No soy prisionero… Soy guerrero

Mi tecleo en el computador es frenético como desahogo, en un mundo sin alegrías, sin fútbol…Sin deportes.

El fútbol lo percibo con mayor intensidad en su ausencia; brota como el agua de la tierra, como la esperanza en Dios.

Cada tema futbolero que veo, leo, o escucho, es música para mis oídos. Llego, en ocasiones, al extremo de transmitir partidos imaginarios como lo hacía cuando mi vida transitaba por las cavernas. Y no estoy loco.

Los domingos y los puentes festivos, los recuerdo, nunca fueron para mí de viajes o balnearios. Lo fueron de estadios, de tribunas, de cabinas, siguiendo con entusiasmo las huellas de la pelota.

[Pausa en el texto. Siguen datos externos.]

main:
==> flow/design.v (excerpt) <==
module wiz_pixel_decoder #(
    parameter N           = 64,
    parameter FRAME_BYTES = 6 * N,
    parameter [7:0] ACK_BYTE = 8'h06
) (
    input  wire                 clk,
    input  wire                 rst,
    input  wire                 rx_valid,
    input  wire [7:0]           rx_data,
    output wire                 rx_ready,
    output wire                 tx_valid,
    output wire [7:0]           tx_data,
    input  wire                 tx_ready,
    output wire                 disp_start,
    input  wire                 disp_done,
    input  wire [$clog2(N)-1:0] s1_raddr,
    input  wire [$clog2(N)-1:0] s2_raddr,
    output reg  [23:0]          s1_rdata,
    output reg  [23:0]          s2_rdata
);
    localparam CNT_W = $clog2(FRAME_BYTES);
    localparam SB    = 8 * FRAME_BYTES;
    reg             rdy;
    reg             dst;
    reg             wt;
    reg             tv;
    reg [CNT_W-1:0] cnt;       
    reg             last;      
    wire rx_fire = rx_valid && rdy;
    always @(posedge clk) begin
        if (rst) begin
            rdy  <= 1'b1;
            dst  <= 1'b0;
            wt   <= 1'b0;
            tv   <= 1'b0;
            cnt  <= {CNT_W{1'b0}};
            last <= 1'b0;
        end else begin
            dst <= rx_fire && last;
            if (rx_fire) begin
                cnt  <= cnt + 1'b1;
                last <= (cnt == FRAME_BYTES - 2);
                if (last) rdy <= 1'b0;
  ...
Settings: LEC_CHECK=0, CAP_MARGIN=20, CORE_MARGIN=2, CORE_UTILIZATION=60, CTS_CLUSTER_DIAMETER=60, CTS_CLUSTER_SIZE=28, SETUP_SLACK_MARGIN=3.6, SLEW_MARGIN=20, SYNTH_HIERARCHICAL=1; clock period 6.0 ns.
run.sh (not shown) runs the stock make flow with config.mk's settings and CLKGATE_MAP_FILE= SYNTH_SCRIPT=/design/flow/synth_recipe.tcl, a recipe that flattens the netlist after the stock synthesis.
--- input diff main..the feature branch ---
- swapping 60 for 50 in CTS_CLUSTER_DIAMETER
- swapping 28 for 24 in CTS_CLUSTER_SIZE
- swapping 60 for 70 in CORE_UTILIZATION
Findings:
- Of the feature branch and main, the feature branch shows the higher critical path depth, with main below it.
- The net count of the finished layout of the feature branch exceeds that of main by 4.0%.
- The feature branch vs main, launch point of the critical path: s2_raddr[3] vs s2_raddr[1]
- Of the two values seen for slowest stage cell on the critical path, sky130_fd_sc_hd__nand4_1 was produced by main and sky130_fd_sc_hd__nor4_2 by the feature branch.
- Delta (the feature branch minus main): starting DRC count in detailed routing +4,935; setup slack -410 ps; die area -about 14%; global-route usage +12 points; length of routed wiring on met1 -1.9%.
This design comes from an exercise in tuning for small area on the open sky130 flow, not from production work. Only simulation tests tie the RTL to the original design; equivalence was not proved. Power is estimated from default activity; no workload was simulated.

// mbus_phy
module mbus_phy (
    input  wire        clk,
    input  wire        rst,            
    input  wire        tick,           
    input  wire        line_in,        
    input  wire [15:0] cfg_min_zero,
    input  wire [15:0] cfg_max_zero,
    input  wire [15:0] cfg_min_one,
    input  wire [15:0] cfg_max_one,
    input  wire [15:0] cfg_bit_timeout,
    input  wire [15:0] cfg_ifs,
    input  wire [15:0] cfg_tx_zero_low,
    input  wire [15:0] cfg_tx_one_low,
    input  wire [15:0] cfg_tx_zero_high,
    input  wire [15:0] cfg_tx_one_high,
    input  wire [4:0]  raw_addr,
    output reg  [7:0]  raw_data,
    output reg         rx_ready,
    output wire        rx_busy,
    input  wire        rx_clear,       
    output reg         err_framing,
    output reg         err_overflow,
    output reg         err_overrun,
    input  wire        out_we,
    input  wire [4:0]  out_addr,
    input  wire [7:0]  out_wdata,
    input  wire        tx_start,       
    output reg         tx_active,
    output reg         line_drive
);
    localparam [1:0] RX_WAIT = 2'd0, RX_LOW = 2'd1, RX_HIGH = 2'd2;
    localparam [1:0] DROP_NONE = 2'd0, DROP_BUSY = 2'd1, DROP_OVERFLOW = 2'd2;
  ...
Size: ~1500 cells after synthesis, roughly 370 flip-flops, about 200 I/O pins, roughly 17000 sq um of cells after synthesis.
export LEC_CHECK = 0
export CAP_MARGIN = 20
export CORE_MARGIN = 2
export CORE_UTILIZATION = 40
export PLACE_DENSITY = 0.6
export SLEW_MARGIN = 20
create_clock -name core_clock -period 10.0 [get_ports {clk}]
standard.sh (not shown) runs the stock make flow with config.mk's settings and CLKGATE_MAP_FILE= SYNTH_SCRIPT=/design/flow/synth_recipe.tcl, a recipe that flattens the netlist after the stock synthesis.
==> flow/flow/run.sh <==
#!/bin/bash
# Layout flow: the standard ORFS flow, with two changes to synthesis only:
#  - the combinational logic is mapped by ABC with an area-oriented script
#    (flow/area.abc) instead of ORFS's script and its delay target;
#  - Yosys's full-adder extraction is skipped, so that adder-like logic is
#    left to ABC.
# Registers, their names and cell types are those of the standard synthesis.
# Layout: port buffers are the smallest buffer cell, and clock-tree synthesis
# uses clkbuf_8 clusters of at most 15 sinks and no dummy loads.
set -euo pipefail
export BUFFER_PORTS_ARGS="-buffer_cell sky130_fd_sc_hd__buf_1"
export CTS_ARGS="-sink_clustering_enable -repair_clock_nets -dont_use_dummy_load -buf_list {sky130_fd_sc_hd__clkbuf_8} -root_buf sky130_fd_sc_hd__clkbuf_8 -sink_clustering_size 15 -sink_clustering_max_diameter 60"
WORK=$(pwd)
orig=$(grep -o 'SYNTH_SCRIPT=[^ ]*' standard.sh | head -1 | cut -d= -f2- | tr -d "'\"")
cat > "$WORK/flow_synth.tcl" <<EOT
proc extract_fa {args} { puts "flow: extract_fa skipped" }
proc abc {args} {
  set i [lsearch \$args -script]
  lset args [expr {\$i + 1}] $WORK/flow/area.abc
  set d [lsearch \$args -D]
  if {\$d >= 0} { set args [lreplace \$args \$d [expr {\$d + 1}]] }
  puts "flow: abc \$args"
  yosys abc {*}\$args
}
source $orig
EOT
sed "s#SYNTH_SCRIPT=[^ ]*#SYNTH_SCRIPT=$WORK/flow_synth.tcl#" standard.sh > flow_standard.sh
bash flow_standard.sh finish > "$WORK/flow_make.log" 2>&1
==> flow/flow/area.abc <==
strash
&get -n
&fraig -x
&put
scorr
dc2
dretime
strash
&get -n
&dch -f
&nf -R 1000
&put
strash
dch -f
&get -n
&nf -R 1000
&put
The starting point finished with timing, DRC and antenna clean.
This design comes from an exercise in tuning for small area, a short achievable clock period and few clock cycles on the open sky130 flow, not from production work.
At most, simulation tests tie the RTL to the original design; equivalence was not proved.
No activity file was given, so power comes from the tool's default toggle rates.

==> job 9715: inputs <==
// tia_render
module tia_render (
    input  wire        clk,
    input  wire        rst,
    input  wire        cmd_valid,
    output wire        cmd_ready,
    input  wire [2:0]  cmd_op,
    input  wire [5:0]  cmd_addr,
    input  wire [7:0]  cmd_data,
    input  wire [8:0]  cmd_x,       
    input  wire [8:0]  cmd_y,       
    output reg         pix_valid,
    output reg  [8:0]  pix_y,
    output reg  [7:0]  pix_x,
    output reg  [6:0]  pix_color,
    output reg         rd_valid,
    output wire [14:0] rd_data
);
make LEC_CHECK=0 ABC_AREA=1 CAP_MARGIN=20 CORE_MARGIN=2 CORE_UTILIZATION=40 CTS_BUF_LIST=sky130_fd_sc_hd__clkbuf_8 CTS_CLUSTER_DIAMETER=50 CTS_CLUSTER_SIZE=12 SETUP_SLACK_MARGIN=5 SLEW_MARGIN=20 finish   # period 8.0 ns
run.sh (not shown) runs the stock make flow with config.mk's settings and CLKGATE_MAP_FILE= SYNTH_SCRIPT=/design/flow/synth_recipe.tcl, a recipe that flattens the netlist after the stock synthesis.
==> job 1120: changes against job 9715 <==
--- a/flow/design.v
+++ b/flow/design.v
@@ -23,14 +23,33 @@
     localparam R_REFP0  = 5'd8,  R_REFP1  = 5'd9,  R_PF0    = 5'd10, R_PF1    = 5'd11;
     localparam R_PF2    = 5'd12, R_GRP0   = 5'd13, R_GRP1   = 5'd14, R_ENAM0  = 5'd15;
     localparam R_ENAM1  = 5'd16, R_ENABL  = 5'd17, R_VDELP0 = 5'd18, R_VDELP1 = 5'd19;
     localparam R_VDELBL = 5'd20, R_RESMP0 = 5'd21, R_RESMP1 = 5'd22;
     localparam R_POS    = 5'd24;  
     localparam R_RD     = 5'd30;  
     localparam R_CLR    = 5'd31;  
+    function gt18;
+        input [17:0] a;
+        input [17:0] b;
+        reg   [17:0] g, e;
+        integer      w, i;
+        begin
+            for (i = 0; i < 18; i = i + 1) begin
+                g[i] = a[i] & ~b[i];
+                e[i] = ~(a[i] ^ b[i]);
+            end
+            for (w = 1; w < 18; w = w * 2)
+                for (i = 17; i >= w; i = i - 1)
+                    if (((17 - i) % (2 * w)) == 0) begin
+                        g[i] = g[i] | (e[i] & g[i-w]);
+                        e[i] = e[i] & e[i-w];
+                    end
+            gt18 = g[17];
+        end
+    endfunction
     reg       in_ok;
     reg [1:0] in_k;
     reg [9:0] in_a;
     reg [7:0] in_b;
     reg [4:0] in_idx;
     reg       in_reg;
     wire       in_xle0 = cmd_x[8] || (cmd_x[7:0] == 8'd0);
@@ -134,16 +153,15 @@
     reg [6:0] colup0, colup1, colupf, colubk;
     reg       ctrl_score, ctrl_prio;
     reg [14:0] cx;
     wire [9:0] ei_row = (e_col == 8'd159) ? e_row + 10'd1 : e_row;
     wire [7:0] ei_col = (e_col == 8'd159) ? 8'd0 : e_col + 8'd1;
     wire [9:0] bm_row = ir_a;
     wire [7:0] bm_col = ir_b;
-    wire bm_gt = ($signed(bm_row) > $signed(p_row)) ||
-                 (bm_row == p_row && bm_col > p_col);
+    wire bm_gt = gt18({~bm_row[9], bm_row[8:0], bm_col}, {~p_row[9], p_row[8:0], p_col});
     wire ir_R = ir_valid && (ir_k == K_R);
     wire ir_J = ir_valid && (ir_k == K_J);
     wire ir_P = ir_valid && (ir_k == K_PW);
     wire pw_col   = (pw_idx >= R_COLUP0) && (pw_idx <= R_CTRLPF);
     wire ir_col   = (ir_a[4:0] >= R_COLUP0) && (ir_a[4:0] <= R_CTRLPF);
     wire pw_free  = !pw_valid || pw_ph2 || (last && !pw_col);
     wire load     = ir_R && bm_gt && last;
@@ -244,23 +262,44 @@
         if (rst || (w2 && pw_idx == R_COLUBK)) colubk <= wd[7:1];
         if (rst || (w2 && pw_idx == R_CTRLPF)) begin ctrl_score <= wd[1]; ctrl_prio <= wd[2]; end
     end
     function [8:0] dsub;
         input [7:0] c;
         input [7:0] p;
         input       m;
-        reg         cy;
+        reg   [7:0] g, t, gg, tt;
         integer     i;
         begin
-            cy = !m;
             for (i = 0; i < 8; i = i + 1) begin
-                dsub[i] = c[i] ^ ~p[i] ^ cy;
-                cy = (c[i] & ~p[i]) | (c[i] & cy) | (~p[i] & cy);
+                g[i] = c[i] & ~p[i];
+                t[i] = ~(c[i] ^ p[i]);
+            end
+            g[0] = g[0] | (t[0] & !m);
+            gg = g;
+            tt = t;
+            for (i = 1; i < 8; i = i + 2) begin
+                gg[i] = g[i] | (t[i] & g[i-1]);
+                tt[i] = t[i] & t[i-1];
+            end
+            g = gg;
+            t = tt;
+            for (i = 2; i < 8; i = i + 4) begin
+                gg[i]   = g[i]   | (t[i]   & g[i-1]);
+                tt[i]   = t[i]   & t[i-1];
+                gg[i+1] = g[i+1] | (t[i+1] & g[i-1]);
+                tt[i+1] = t[i+1] & t[i-1];
             end
-            dsub[8] = !cy;
+            g = gg;
+            t = tt;
+            for (i = 4; i < 8; i = i + 1)
+                gg[i] = g[i] | (t[i] & g[3]);
+            dsub[0] = ~(c[0] ^ p[0]) ^ !m;
+            for (i = 1; i < 8; i = i + 1)
+                dsub[i] = ~(c[i] ^ p[i]) ^ gg[i-1];
+            dsub[8] = !gg[7];
         end
     endfunction
     function blk;
         input [5:0] h;
         input [4:0] b;
         begin
             blk = (h == {1'b0, b}) || (h == {1'b0, b} + 6'd44);
==> qor summary <==
|  | job 1120 | job 9715 |
|---|---|---|
| Worst path buffer plus inverter count | 2 | 1 |
| Initial DRC Count | 869 | 771 |
| Met1 global-route usage | 23.9% | 24.6% |
| Post-Synthesis Cell Area | 0.0150 mm2 | 0.0148 mm2 |
| Status | finished clean | finished clean |
| Distinct cell type count of the synthesized netlist | 51 | 55 |
| Worst clock skew | 0.0406 ns | 0.0218 ns |
| Starting utilization of the core area | 40.8% | 40.5% |
| Number of clock buffers in the layout | 38 | 39 |
| Finished Cell Area | 0.0176 mm2 | 0.0173 mm2 |
| Worst slack after detailed placement | 4.09 ns | 3.80 ns |
| Hold WS | 0.325 ns | 0.329 ns |
| Clk power | 1.18 mW | 1.14 mW |
| Overall track demand over capacity in global routing | 18.8% | 19.3% |
| Setup crit start | nusiz1[0] | nusiz1[2] |
| Relative area of clock buffers and inverters in the final design | 4.52% | 4.41% |
| Worst min-delay path endpoint | pix_x[7] | pix_y[7] |
| Horiz. Die Dim | 198 um | 196 um |
Testbench counts of job 1120, summed over its fixed seeds: cycles 172,451.
Only the layout flow was run in job 9715; the RTL was not checked for function there.

port drivers added, routing unchanged:
No port has a modelled driver above. Below, the same layouts with a new extraction and two added sets of constraints. Step 1, drivers: a clkbuf_16 drives clk and a buf_2 each remaining input, both assumed. Step 2 also shifts input and output timing later by t, the mid clock arrival at the registers, as if the neighbouring blocks saw the same clock. Slacks: ideal / step 1 / step 2; pairs: ideal / step 1.
run	t, ns	slack for setup (ns)	hold slack, ns
job 9715	0.604	3.873 / 3.873 / 3.873	0.329 / 0.329 / 0.329
job 1120	0.597	5.035 / 5.035 / 4.529	0.325 / 0.325 / 0.325
After both steps every run listed still meets setup and hold. For job 1120, which loses most, drivers alone change the setup slack by 0.000 ns; drivers and shift together by -0.506 ns.
Context: an optimization exercise on an open-source flow, tuned for small area, a short achievable clock period and few clock cycles per item. The choices shown serve that exercise and are no tape-out recipe. For this run, only the layout was checked, not whether the RTL still works. Power is estimated from default activity; no workload was simulated.

<file path="flow/run.sh">
#!/bin/bash
# Layout flow: the standard layout (standard.sh, all ORFS steps from
# synthesis to finish), with the input and output port buffers placed as
# sky130_fd_sc_hd__buf_1 cells instead of the cell buffer_ports picks by
# itself. Each step's full log stays under orfs/logs/; the output of make
# goes to flow_make.log in this folder.
set -euo pipefail
export BUFFER_PORTS_ARGS="-buffer_cell sky130_fd_sc_hd__buf_1"
bash standard.sh > flow_make.log 2>&1
</file>
<file path="standard.sh">
#!/bin/bash
# synth_recipe.tcl (not shown) runs the flow's synth.tcl, then flattens the netlist and writes it again
# the make line also repeats each setting of config.mk as NAME=value (left out here)
make -C /OpenROAD-flow-scripts/flow DESIGN_CONFIG=/design/flow/config.mk WORK_HOME=/design/flow/orfs CLKGATE_MAP_FILE= SYNTH_SCRIPT=/design/flow/synth_recipe.tcl "${@:-finish}"
</file>
<file path="config.mk">
export PLATFORM = sky130hd
export DESIGN_NAME = popcount_unit
export DESIGN_NICKNAME = popcount_unit
export VERILOG_FILES = /design/flow/design.v
export SDC_FILE = /design/flow/constraint.sdc
export NUM_CORES = 4
export LEC_CHECK = 0
export CAP_MARGIN = 20
export CORE_MARGIN = 2
export CORE_UTILIZATION = 50
export CTS_BUF_LIST = sky130_fd_sc_hd__clkbuf_4
export SETUP_SLACK_MARGIN = 3.6
export SLEW_MARGIN = 20
export SYNTH_HIERARCHICAL = 1
export SYNTH_MINIMUM_KEEP_SIZE = 0
</file>
<file path="constraint.sdc">
create_clock -name core_clock -period 7.0 [get_ports {clk}]
set_input_delay 1.4000 -clock core_clock [delete_from_list [all_inputs] [get_ports {clk}]]
set_output_delay 1.4000 -clock core_clock [all_outputs]
set_load 0.01 [all_outputs]
</file>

¿Será que a alguien en el mundo le interesan mi felicidad o mi sufrimiento? Si hay temas más importantes, como los muertos de la pandemia que son, para los entes oficiales, estadísticas y no duelos.  Si no encuentro sosiego por los abusos de las autoridades con los dineros del pueblo. Si me angustia el sufrimiento ajeno. Si no veo soluciones en el camino.

Volviendo al fútbol, el debate se centra en jugar y no en cómo hacerlo, mientras me habla la memoria y reclamo libertad.

El trabajo, el estudio, el baile, el amor, el sudor, las rutas invisibles, o los propósitos inacabados, están en espera.

En vilo sigo la hoja de ruta para el regreso a las calles, a las oficinas, a las fábricas, a las canchas, con las obvias precauciones y regulaciones que eliminen mis miedos y mis dudas.

En el mundo del esférico, la normalidad será incompleta, sin público. Se me ocurre: ¿sería bueno sin árbitro?  Proyecto y pensamiento tan improbables como el próximo retorno de las barras bravas, aisladas, una de las “bendiciones del bicho asesino”.

Se entiende que el fútbol no es la vida, ni la vida se sacrifica por el fútbol. Y que, como dice Juan Gossain, la peor pandemia es la corrupción.